Metro Weekly

Lesbian TikTokers are calling out straight women ‘taking over’ queer spaces

One woman noted that straight people have "everywhere else" but choose to "take over" queer spaces instead

lesbian, tiktok, women, bars
Photo by Maurício Mascaro from Pexels

Earlier this month, two lesbians went viral on TikTok for criticizing straight women for taking over queer bars.

Sophia Mastrioeni, whose username is sophiamastt, posted her video on Sept. 2 and has since received more than 186,000 likes.

“Last night I asked five different girls if they were gay at a GAY CLUB and everyone of them were straight AT A GAY CLUB I give up,” Mastrioeni wrote in the text overlay.

In the caption she added: “They took [our] style and now they are taking our clubs. Anyways I went home alone lol.”

In the comments of the video, many LGBTQ people argued that keeping queer spaces for queer people is crucial to their safety.

Many straight women, however, countered that queer bars can serve as safe spaces for them too.

The next day, a TikTok user named Eliza, under the username elizahhh, weighed in on the debate, stitching her own video onto Mastroieni’s and earning almost 330,000 likes.

“Straight people have everywhere else — literally everywhere else — everywhere. And we want one safe space for us and then y’all take over?” she said. “If y’all are gonna be allies and stand with us until we actually tell you what we want and what’s hurting us and you don’t listen, then you’re performative and you’re not actually allies.”

@elizahhh

##stitch with @sophiamastt y’all allies until it stops being convenient for you. ##fyp ##fy ##lgbtq ##lesbian ##gaybar ##gay ##lgbt

♬ original sound – eliza🦋

Eliza also highlighted that there are only 21 lesbian bars in the U.S. During the late 1980s, there were more than 200, according to a 2019 report. Greggor Mattson, who teaches sociology at Oberlin College, developed the report using listings in the Damron, a comprehensive guidebook of LGBTQ places.

The Lesbian Bar Project, a collective launched by filmmakers Erica Rose and Elina Street, states on its site that “these bars are disappearing at a staggering rate and we cannot afford to lose these vital establishments to the fallout of Covid-19.”

Mattson found that gay bars declined by more than 36 percent between 2007 and 2019. The report also notes that spaces for women and people of color are most likely to close; bars for people of color declined by 59.3%, and those for women by 51.6%.

PBS reports that owners and general managers from 12 of the 21 bars attribute closures over the past few decades to “assimilation of queer folks, gentrification, the prevalence of dating apps,” and economic disparities faced by women and people of color.

Ally Spaulding, general manager of A League Her Own in D.C., told PBS in June that “the wage gap discrimination is a huge part of this.”
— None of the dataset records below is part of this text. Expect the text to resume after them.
## src/rtl/layer_stream_buffer.sv

```systemverilog
// Parallel-to-serial buffer between two fully connected layers: captures a whole
// layer result in one cycle and replays it one activation per cycle, with a one-deep pending slot.
module layer_stream_buffer #(
    parameter int numNeurons = 30,
    parameter int dataWidth  = 16
) (
    input  logic                            clk,
    input  logic                            rst,
    input  logic [numNeurons-1:0]           x_valid,
    input  logic [numNeurons*dataWidth-1:0] x_in,
    output logic [dataWidth-1:0]            out_data,
    output logic                            out_valid,
    output logic                            busy,
    output logic                            overflow,
    output logic                            sync_err
);

    localparam int IW = $clog2(numNeurons);
    localparam logic [IW-1:0] LAST = IW'(numNeurons - 1);

    typedef enum logic {IDLE, STREAM} state_t;
    typedef logic [numNeurons-1:0][dataWidth-1:0] vec_t;

    state_t        state, state_nxt;
    logic [IW-1:0] idx, idx_nxt;
    logic          pend_full, pend_nxt;
    logic          load_a_x, load_a_p, load_p, ovf_set;
    vec_t          buf_a, buf_p;

    logic cap;
    logic skew;

    assign cap  = x_valid[0];
    assign skew = (x_valid != '0) && (x_valid != '1);

    always_comb begin
        state_nxt = state;
        idx_nxt   = idx;
        pend_nxt  = pend_full;
        load_a_x  = 1'b0;
        load_a_p  = 1'b0;
        load_p    = 1'b0;
        ovf_set   = 1'b0;
        case (state)
            IDLE: begin
                if (cap) begin
                    load_a_x  = 1'b1;
                    idx_nxt   = '0;
                    state_nxt = STREAM;
                end
            end
            STREAM: begin
                if (idx != LAST) begin
                    idx_nxt = idx + 1'b1;
                    if (cap) begin
                        if (!pend_full) begin
                            load_p   = 1'b1;
                            pend_nxt = 1'b1;
                        end else begin
                            ovf_set = 1'b1;
                        end
                    end
                end else begin
                    // Last element: hand over to the pending vector or a fresh capture without a gap
                    idx_nxt = '0;
                    if (pend_full) begin
                        load_a_p = 1'b1;
                        if (cap) load_p = 1'b1;
                        else     pend_nxt = 1'b0;
                    end else if (cap) begin
                        load_a_x = 1'b1;
                    end else begin
                        state_nxt = IDLE;
                    end
                end
            end
            default: state_nxt = IDLE;
        endcase
    end

    always_ff @(posedge clk or negedge rst) begin
        if (!rst) begin
            state     <= IDLE;
            idx       <= '0;
            pend_full <= 1'b0;
            overflow  <= 1'b0;
            sync_err  <= 1'b0;
        end else begin
            state     <= state_nxt;
            idx       <= idx_nxt;
            pend_full <= pend_nxt;
            overflow  <= overflow | ovf_set;
            sync_err  <= sync_err | skew;
        end
    end

    // Data buffers carry no reset; their contents are only observed while streaming
    always_ff @(posedge clk) begin
        if (load_a_x)      buf_a <= x_in;
        else if (load_a_p) buf_a <= buf_p;
        if (load_p)        buf_p <= x_in;
    end

    assign out_valid = (state == STREAM);
    assign out_data  = out_valid ? buf_a[idx] : '0;
    assign busy      = out_valid | pend_full;

endmodule

```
“Obviously, women earn less than men, and on top of that, Black women, Latino women, Asian women earn significantly less. So if you’re looking at the capital of white cis gay men versus the capital of white, Black, brown, Asian, Latina, queer women, the disparity is huge,” she said. “And therefore, it takes twice as much work for us to gain the capital because we are underpaid across the board.”

Spaulding and others said they have been able to stay open largely because of community fundraising and donations.